Heart cells created from human embryonic stem cells successfully restored damaged heart muscles in monkeys.

The results of the experiment appear in the April 30 advanced online edition of the journal Nature in a paper titled, “Human embryonic-stem cell derived cardiomyocytes regenerate non-human primate hearts.”

The findings suggest that the approach should be feasible in humans, the researchers said.

“Before this study, it was not known if it is possible to produce sufficient numbers of these cells and successfully use them to remuscularize damaged hearts in a large animal whose heart size and physiology is similar to that of the human heart,” said Dr. Charles Murry, UW professor of pathology and bioengineering, who led the research team that conducted the experiment.

A physician/scientist, Murry directs the UW Center for Cardiovascular Biology and is a UW Medicine pathologist.

Murry said he expected the approach could be ready for clinical trials in humans within four years.

In the study, Murry, along with Dr. Michael Laflamme and other colleagues at the UW Institute for Stem Cell & Regenerative Medicine, experimentally induced controlled myocardial infarctions, a form of heart attack, in anesthetized pigtail macaques.

The infarcts were created by blocking the coronary artery of macaque for 90 minutes, an established model for the study of myocardial infarction in primates.

In humans, myocardial infarctions are typically caused by coronary artery disease. The resulting lack of adequate blood flow can damage heart muscle and other tissues by depriving them of oxygen. Because the infarcted heart muscle does not grow back, myocardial infarction leaves the heart less able to pump blood and often leads to heart failure, a leading cause of cardiovascular death.

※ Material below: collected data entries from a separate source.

<file path="src/rtl/qec_pkg.sv">
// Constants, register map and types for the quadrature encoder control block.
// Assumes an APB master with 32-bit data; every register takes one aligned word.
//
// Contract
// - Counters run only while counter_enable is one; registers stay accessible.
// - With stop_in_idle set, operation halts while the device is idle.
// - Control bit 14 is unimplemented, reads zero, ignores writes.
// - position_init_mode sits in bits 12:10; 110 is modulo counting, 111 reserved.
// - Mode 101 resets the position counter when it equals the compare register.
// - Mode 100 loads the init value on the second index after home.
// - Mode 011 loads the init value on the first index after home.
// - Mode 010 loads the init value on the next index event.
// - Mode 001 clears the position counter on every index event.
// - Mode 000 leaves the position counter untouched by index events.
// - Index match needs phase B equal to the phase B match bit.
// - Index match needs phase A equal to the phase A match bit 8.
// - Divider in bits 6:4, polarity, gate, count mode in 3:0; all reset zero; only polarity acts, the other bits are just stored.
package qec_pkg;

    localparam logic [7:0]  QEC_CTRL_OFS  = 8'h00;
    localparam logic [7:0]  QEC_POS_OFS   = 8'h04;
    localparam logic [7:0]  QEC_INIT_OFS  = 8'h08;
    localparam logic [7:0]  QEC_GE_OFS    = 8'h0c;
    localparam logic [7:0]  QEC_STAT_OFS  = 8'h10;

    localparam int          QEC_EN_BIT    = 15;
    localparam int          QEC_SIDL_BIT  = 13;
    localparam int          QEC_PIM_HI    = 12;
    localparam int          QEC_PIM_LO    = 10;
    localparam int          QEC_IMB_BIT   = 9;
    localparam int          QEC_IMA_BIT   = 8;
    localparam int          QEC_POL_BIT   = 3;

    localparam logic [15:0] QEC_CTRL_RST  = 16'h0000;
    localparam logic [15:0] QEC_CTRL_MASK = 16'hbf7f;
    localparam logic [31:0] QEC_ZERO32    = 32'h0000_0000;

    typedef enum logic [2:0] {
        PIM_NONE  = 3'b000,
        PIM_CLR   = 3'b001,
        PIM_NEXT  = 3'b010,
        PIM_HOME1 = 3'b011,
        PIM_HOME2 = 3'b100,
        PIM_GE    = 3'b101,
        PIM_MOD   = 3'b110,
        PIM_RSV   = 3'b111
    } qec_pim_t;

    typedef enum logic [2:0] {
        HS_IDLE = 3'b001,
        HS_ARM1 = 3'b010,
        HS_ARM2 = 3'b100
    } qec_home_t;

endpackage

</file>
<file path="src/rtl/qec_sync.sv">
// Two-flop synchroniser for a group of asynchronous level inputs.
// Assumes the inputs change slowly relative to clk.
`timescale 1ns/1ps
module qec_sync #(
    parameter int W = 4
) (
    // Clock and reset
    input  wire logic         clk,
    input  wire logic         sys_rst,
    // Levels
    input  wire logic [W-1:0] din,
    output logic      [W-1:0] dout
);
    logic [W-1:0] meta_q;

    // The first stage feeds only the second stage.
    always_ff @(posedge clk) begin
        if (sys_rst) begin
            meta_q <= '0;
            dout   <= '0;
        end else begin
            meta_q <= din;
            dout   <= meta_q;
        end
    end
endmodule

</file>
<file path="src/rtl/qec_top.sv">
// Quadrature encoder position counter with index and home initialisation.
// Assumes an APB master on clk and asynchronous encoder pins.
`timescale 1ns/1ps
module qec_top
    import qec_pkg::*;
#(
    parameter int CW = 32
) (
    // Clock and reset
    input  wire logic        clk,
    input  wire logic        sys_rst,
    // APB slave
    input  wire logic [7:0]  paddr,
    input  wire logic        psel,
    input  wire logic        penable,
    input  wire logic        pwrite,
    input  wire logic [31:0] pwdata,
    output logic      [31:0] prdata,
    output logic             pready,
    output logic             pslverr,
    // Encoder pins
    input  wire logic        phase_a_input,
    input  wire logic        phase_b_input,
    input  wire logic        index_input,
    input  wire logic        home_input,
    // Device state
    input  wire logic        idle_mode,
    // Status outputs
    output logic [CW-1:0]    position_count,
    output logic             index_event,
    output logic             counter_running
);

    logic [15:0]   ctrl_q;
    logic [CW-1:0] pos_q;
    logic [CW-1:0] pos_d;
    logic [CW-1:0] init_q;
    logic [CW-1:0] ge_q;
    logic [3:0]    sync_s;
    logic          a_p_q;
    logic          b_p_q;
    logic          match_p_q;
    logic          home_p_q;
    logic          idle_q;
    qec_home_t     hs_q;
    qec_home_t     hs_d;
    logic [31:0]   rd_d;

    // Encoder inputs enter through the synchroniser.
    qec_sync #(
        .W    (4)
    ) u_sync (
        .clk     (clk),
        .sys_rst (sys_rst),
        .din     ({home_input, index_input, phase_b_input, phase_a_input}),
        .dout    (sync_s)
    );

    wire       a_s       = sync_s[0];
    wire       b_s       = sync_s[1];
    wire       idx_s     = sync_s[2];
    wire       home_s    = sync_s[3];

    // Control fields.
    wire       en_bit    = ctrl_q[QEC_EN_BIT];
    wire       sidl_bit  = ctrl_q[QEC_SIDL_BIT];
    wire [2:0] pim_raw   = ctrl_q[QEC_PIM_HI:QEC_PIM_LO];
    wire       imv_b     = ctrl_q[QEC_IMB_BIT];
    wire       imv_a     = ctrl_q[QEC_IMA_BIT];
    wire       pol_bit   = ctrl_q[QEC_POL_BIT];
    qec_pim_t  pim;
    assign pim = qec_pim_t'(pim_raw);

    // Idle only stops the block when stop_in_idle is set.
    wire       halt      = idle_q & sidl_bit;
    wire       run       = en_bit & ~halt;

    // APB decode; one wait state before every answer.
    wire       acc       = psel & penable;
    wire       fin       = acc & pready;
    wire       wr        = fin & pwrite;
    wire       sel_ctrl  = paddr == QEC_CTRL_OFS;
    wire       sel_pos   = paddr == QEC_POS_OFS;
    wire       sel_init  = paddr == QEC_INIT_OFS;
    wire       sel_ge    = paddr == QEC_GE_OFS;
    wire       sel_stat  = paddr == QEC_STAT_OFS;
    wire       mapped    = sel_ctrl | sel_pos | sel_init | sel_ge | sel_stat;
    wire       wr_ctrl   = wr & sel_ctrl;
    wire       wr_pos    = wr & sel_pos;
    wire       wr_init   = wr & sel_init;
    wire       wr_ge     = wr & sel_ge;

    // Index match needs both phase levels at their programmed values.
    wire       match_s   = idx_s & (b_s == imv_b) & (a_s == imv_a);
    wire       idx_evt   = run & match_s & ~match_p_q;
    wire       home_evt  = run & home_s & ~home_p_q;

    // Quadrature x4 decode; polarity flips the direction.
    wire       step      = a_s ^ a_p_q ^ b_s ^ b_p_q;
    wire       up        = (a_p_q ^ b_s) ^ pol_bit;
    wire       cnt_step  = run & step;

    wire       at_ge     = pos_q == ge_q;
    wire       at_zero   = pos_q == '0;
    wire       ld_home1  = idx_evt & (hs_q == HS_ARM1) & (pim == PIM_HOME1);
    wire       ld_home2  = idx_evt & (hs_q == HS_ARM2) & (pim == PIM_HOME2);
    wire       ld_next   = idx_evt & (pim == PIM_NEXT);
    wire       clr_idx   = idx_evt & (pim == PIM_CLR);
    wire       clr_ge    = run & (pim == PIM_GE) & at_ge;

    // Home sequencing for the two home-referenced modes.
    always_comb begin
        hs_d = hs_q;
        case (hs_q)
            HS_IDLE: begin
                if (home_evt) begin
                    hs_d = HS_ARM1;
                end
            end
            HS_ARM1: begin
                if (home_evt) begin
                    hs_d = HS_ARM1;
                end else if (idx_evt) begin
                    hs_d = (pim == PIM_HOME2) ? HS_ARM2 : HS_IDLE;
                end
            end
            HS_ARM2: begin
                if (home_evt) begin
                    hs_d = HS_ARM1;
                end else if (idx_evt) begin
                    hs_d = HS_IDLE;
                end
            end
            default: begin
                hs_d = HS_IDLE;
            end
        endcase
    end

    // Software write wins, then index or compare events, then counting.
    always_comb begin
        pos_d = pos_q;
        if (wr_pos) begin
            pos_d = pwdata[CW-1:0];
        end else if (ld_home1 | ld_home2 | ld_next) begin
            pos_d = init_q;
        end else if (clr_idx) begin
            pos_d = '0;
        end else if (clr_ge) begin
            pos_d = '0;
        end else if (cnt_step) begin
            if (pim == PIM_MOD && up && at_ge) begin
                pos_d = '0;
            end else if (pim == PIM_MOD && !up && at_zero) begin
                pos_d = ge_q;
            end else if (up) begin
                pos_d = pos_q + 1'b1;
            end else begin
                pos_d = pos_q - 1'b1;
            end
        end
        // Mode 000 and reserved mode fall through: index has no effect.
    end

    // Read mux; bit 14 and the other unimplemented bits read zero.
    always_comb begin
        rd_d = QEC_ZERO32;
        case (1'b1)
            sel_ctrl: rd_d = {16'h0000, ctrl_q & QEC_CTRL_MASK};
            sel_pos:  rd_d = 32'(pos_q);
            sel_init: rd_d = 32'(init_q);
            sel_ge:   rd_d = 32'(ge_q);
            sel_stat: rd_d = {24'h00_0000, hs_q, run, home_s, idx_s, b_s, a_s};
            default:  rd_d = QEC_ZERO32;
        endcase
    end

    // Control and reference registers.
    always_ff @(posedge clk) begin
        if (sys_rst) begin
            ctrl_q <= QEC_CTRL_RST;
            init_q <= '0;
            ge_q   <= '0;
        end else begin
            if (wr_ctrl) begin
                ctrl_q <= pwdata[15:0] & QEC_CTRL_MASK;
            end
            if (wr_init) begin
                init_q <= pwdata[CW-1:0];
            end
            if (wr_ge) begin
                ge_q <= pwdata[CW-1:0];
            end
        end
    end

    // Counter, edge history and home state.
    always_ff @(posedge clk) begin
        if (sys_rst) begin
            pos_q     <= '0;
            hs_q      <= HS_IDLE;
            a_p_q     <= 1'b0;
            b_p_q     <= 1'b0;
            match_p_q <= 1'b0;
            home_p_q  <= 1'b0;
            idle_q    <= 1'b0;
        end else begin
            pos_q     <= pos_d;
            hs_q      <= hs_d;
            a_p_q     <= a_s;
            b_p_q     <= b_s;
            match_p_q <= match_s;
            home_p_q  <= home_s;
            idle_q    <= idle_mode;
        end
    end

    // APB answer registers.
    always_ff @(posedge clk) begin
        if (sys_rst) begin
            pready  <= 1'b0;
            prdata  <= QEC_ZERO32;
            pslverr <= 1'b0;
        end else begin
            pready  <= acc & ~pready;
            prdata  <= (acc & ~pready & ~pwrite) ? rd_d : QEC_ZERO32;
            pslverr <= acc & ~pready & ~mapped;
        end
    end

    // Status outputs.
    always_ff @(posedge clk) begin
        if (sys_rst) begin
            position_count  <= '0;
            index_event     <= 1'b0;
            counter_running <= 1'b0;
        end else begin
            position_count  <= pos_d;
            index_event     <= idx_evt;
            counter_running <= run;
        end
    end
endmodule

</file>
<file path="config.mk">
export PLATFORM = sky130hd
export DESIGN_NAME = qec_top
export DESIGN_NICKNAME = d
export VERILOG_FILES = /design/src/rtl/qec_pkg.sv /design/src/rtl/qec_sync.sv /design/src/rtl/qec_top.sv
export SDC_FILE = /design/constraint.sdc
export NUM_CORES = 1
export LEC_CHECK = 0
export ABC_AREA = 1
export BUFFER_PORTS_ARGS = -buffer_cell sky130_fd_sc_hd__buf_2
export CORE_MARGIN = 3
export CORE_UTILIZATION = 60
export DETAILED_ROUTE_END_ITERATION = 12
export HOLD_SLACK_MARGIN = 0.02
export PLACE_DENSITY = 0.82
export SYNTH_ARGS = -nofsm -noshare
export SYNTH_HDL_FRONTEND = slang
export SYNTH_SLANG_ARGS = --single-unit
</file>
<file path="constraint.sdc">
create_clock -name clk -period 2.7 [get_ports clk]
set_input_delay 0.405 -clock clk [delete_from_list [all_inputs] [get_ports clk]]
set_output_delay 0.405 -clock clk [all_outputs]
set_load 0.05 [all_outputs]
</file>
==> results.md <==
* Share of layout cells above drive strength 1 at 19.28%
* Fmax at 0.3733 GHz
* CP Class: reg -> reg
* Sequential area share after synthesis at 32.01%
* CP endpoint kind: flop
* Wire per inst at 20.70 µm
* Final WL at 41.10 mm
* Post-route ant nets at 0
* Setup ws final at 0.02111 ns
* Crit path DAT at 2.99 ns
* Static leakage at 5.877 nW
* TritonCTS clock tree: yes
* DIE HEIGHT at roughly 140 µm
* Power Dens Cells at about 450 mW/mm²
* Met1 GRT Util at 56.68%
* Final nets at 1807
* Slew at the pin closest to its max-slew limit at 0.8947 ns
* Cell Rows at 46
* First-pass GRT wire length at 61.82 mm
* Dpl ws at 0.04055 ns
* Area grow syn2layout at 19.49%
* Count of cell types in the netlist at 49
* Syn Std Cell Area at 0.01013 mm²
* Number of remaining DRC errors at 0
* Critical path's top delay family: simple AND/OR/NAND/NOR gates
* Buffers on Ports at approximately 120
* Inserted Diodes at 0
* Shortest period the worst path allows at 2.679 ns
* DR pass1 iterations at 7
* Synth Flop Type: dfxtp_1
* Vias at about 12000
* DP Area at about 0.011 mm²
* H-Tree Depth at 4
* Peak supply drop at between 400 and 500 µV
* Synth warnings at 0
* Total grt overflow at 0
* Met2 Use GR at approximately two thirds
* Clk_lat worst skew at approximately 0.44 ns
* Syn Nets at 1660
* Final setup fails at 0
* Placer Congestion at between 1 and 1.5
* Slowest cell on the critical path: dfxtp_1
* Die ar. at 0.01848 mm²
* Initial core utilization at between 60% and 70%
* Status: finished, final reports clean
* Root Driver: clkbuf_16
* DR vias/cell at 6.259
* Initial DRC count at 1936
* Clock skew at ~0.014 ns
* Fin area at 0.01211 mm²
* Critical-path maximum fanout at 15
* Post-synth EDFFs at 0
* Slowest stage delay, CP at 0.51 ns
* Pin count of the biggest net entering global routing at between 70 and 80
* GR Layer Usage met3 at between 10 and 15%
* CTS Buf Count at 17
* Ys async rst share at 0%
* Die Width at 135.9 µm
* #FFs+latches synth at 162
* Max Cap Viol at 0
* Total GRT Usage at 43.45%
* Syn_area_per_cell at 6.296 µm²
* Ports at ~120
* Antenna violations before repair at 0
* Post-Synthesis Cells at 1609
* Worst setup SP type: flop
* Clock Pin Slew Worst Setup and Hold Paths at around 0.08 ns
* HPWL after DPL at 30.05 mm
* Clock Tree Buf Depth at 2
* Slew margin rel. at roughly two fifths
* Crit share post-route at 99.22%
* Vias in the first global route at 11370
* Hold Fails Final Rpt at 0
* Hold crit path type: in -> reg
* Worst Path Buf+Inv at 2
* Most frequent CP cell: nand2_1
* Grt peak-use layer: met2
* Critical path cell sequence: inv_1 -> nand2_1 -> nand4_1 -> nor3_1 -> nand2_1 -> nor2_1 -> nand2_1 -> o21ai_1 -> nand2_1 -> nand2_1 -> buf_6 -> nor2_1 -> nand2_1 -> nand2_1 -> o21ai_0 -> a21oi_1
* Clock Sinks at 162
* Pins Over Slew Limit at 0
* Core area at ~0.016 mm²
* Hold_ws at between 0.15 and 0.2 ns
* Critical Path RT at 3.01 ns
[synth_stat cells, drive strengths merged (3+ instances only)]
library cell | n | share of area, %
clkbuf | 51 | 1.9
a21oi | 107 | 5.4
a211oi | 36 | 2.7
buf | 32 | 2.1
o211ai | 20 | 1.5
nand4 | 13 | 0.86
a221o | 4 | 0.40
o31ai | 3 | 0.22
o21bai | 3 | 0.22
dfxtp | 162 | 32
o221ai | 5 | 0.43
inv | 248 | 9.2
nor3 | 28 | 1.4
xnor2 | 6 | 0.52
nor2 | 168 | 6.6
o22ai | 15 | 0.93
o41ai | 8 | 0.69
a41oi | 8 | 0.69
nand3 | 80 | 4.1
a221oi | 9 | 0.78
nand2 | 401 | 16
and2 | 4 | 0.25
nor4 | 6 | 0.52
xor2 | 20 | 1.7
o21ai | 154 | 7.6
a31oi | 10 | 0.62
[tightest hold or removal path: stages]
cell and delay [ns]:
buf_2 0.09, inv_1 0.04, nor2_1 0.03
[metal layers]
metal,vias up,wire (µm),part of all wire (%)
li1,5540,-,-
met5,-,0,0
met2,1036,17500,43
met1,5599,15020,37
met3,249,6115,15
met4,0,2454,6.0
[layout make-up]
class | count | area (µm²)
tap | 216 | 270.3
inverter | 249 | 937.1
multi-input combinational | 1116 | 5705
sequential | 162 | 3251
fill | 1337 | 4125
clock buffer | 17 | 425.4
timing repair buffer | 210 | 1341
clock inverter | 15 | 175.2
[worst paths after layout]
path                         start            endpoint  slack, ns  cells past startpoint
hold / removal       phase_b_input    u_sync.meta_q[1]       0.16                      3
setup / recovery           ge_q[5]  position_count[10]       0.02                     16
hold reg to reg   u_sync.meta_q[2]      u_sync.dout[2]       0.41                      2
setup reg to reg           ge_q[5]  position_count[10]       0.02                     16
[kinds of logic after synthesis]
group                    share of synthesized area, %
AO/OA/AOI/OAI                                   22.49
XOR/XNOR                                        2.248
adder cells (fa/ha/maj)                        0.1235
buffers and inverters                           13.21
flip-flops                                      32.01
AND/OR/NAND/NOR                                 29.91
[cells in the final DEF, fill, tap and decap left out, drive strengths merged, types with 4 or more instances in the layout]
cell type	Yosys	routed
xnor2	6	6
buf	32	210
o41ai	8	8
xor2	20	20
a31oi	10	10
inv	248	257
nor2	168	168
a41oi	8	8
a21oi	107	107
dfxtp	162	162
nor3	28	28
nand3	80	80
nor4	6	6
o22ai	15	15
clkbuf	51	17
a221o	4	4
nand2	401	402
and2	4	4
clkinv	1	7
nand4	13	13
a211oi	36	36
o221ai	5	5
o211ai	20	20
o21ai	154	154
a221oi	9	9
[power by group]
group	switching (mW)	internal (mW)
combinational	0.426	0.186
sequential	0.0168	2.41
clock	1.19	1.26
total	1.63	3.86
[stage by stage]
step / instances / util, % / power, mW / setup TNS (ns)
floorplan: 1609 / - / 2.867 / 0
global placement: 1948 / 69.75 / 3.036 / 0
detailed placement: 1948 / 69.75 / 3.047 / 0
CTS: 1980 / 73.45 / 5.434 / 0
global route: 1985 / 74.58 / 5.635 / -0.1078
finish: 1985 / 74.58 / 5.488 / 0
[what timing repair did]
action,CTS,global route
setup buffers,0,4
setup endpoints to repair,0,25
hold buffers,0,0
gates resized for setup,0,36
endpoints found under the hold margin,0,0
[sequential cells by signal, summed over array words and instances (netlist names), 3 cells and up]
signal and count:
u_sync.meta_q 4, u_sync.dout 4, ge_q 32, init_q 32, prdata 32, ctrl_q 14, position_count 32, hs_q 3
Power figures use the tool's default switching activity.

The goal of stem cell therapy is to replace the damaged tissue with new heart cells and restore the failing heart to normal function.

Two weeks after the experimental myocardial infarctions, the Seattle researchers injected 1 billion heart muscle cells derived from human embryonic stem cells, called human embryonic stem cell-derived cardiomyocytes, into the infarcted muscle. This was ten times more of these types of cells than researchers have ever been able to generate before.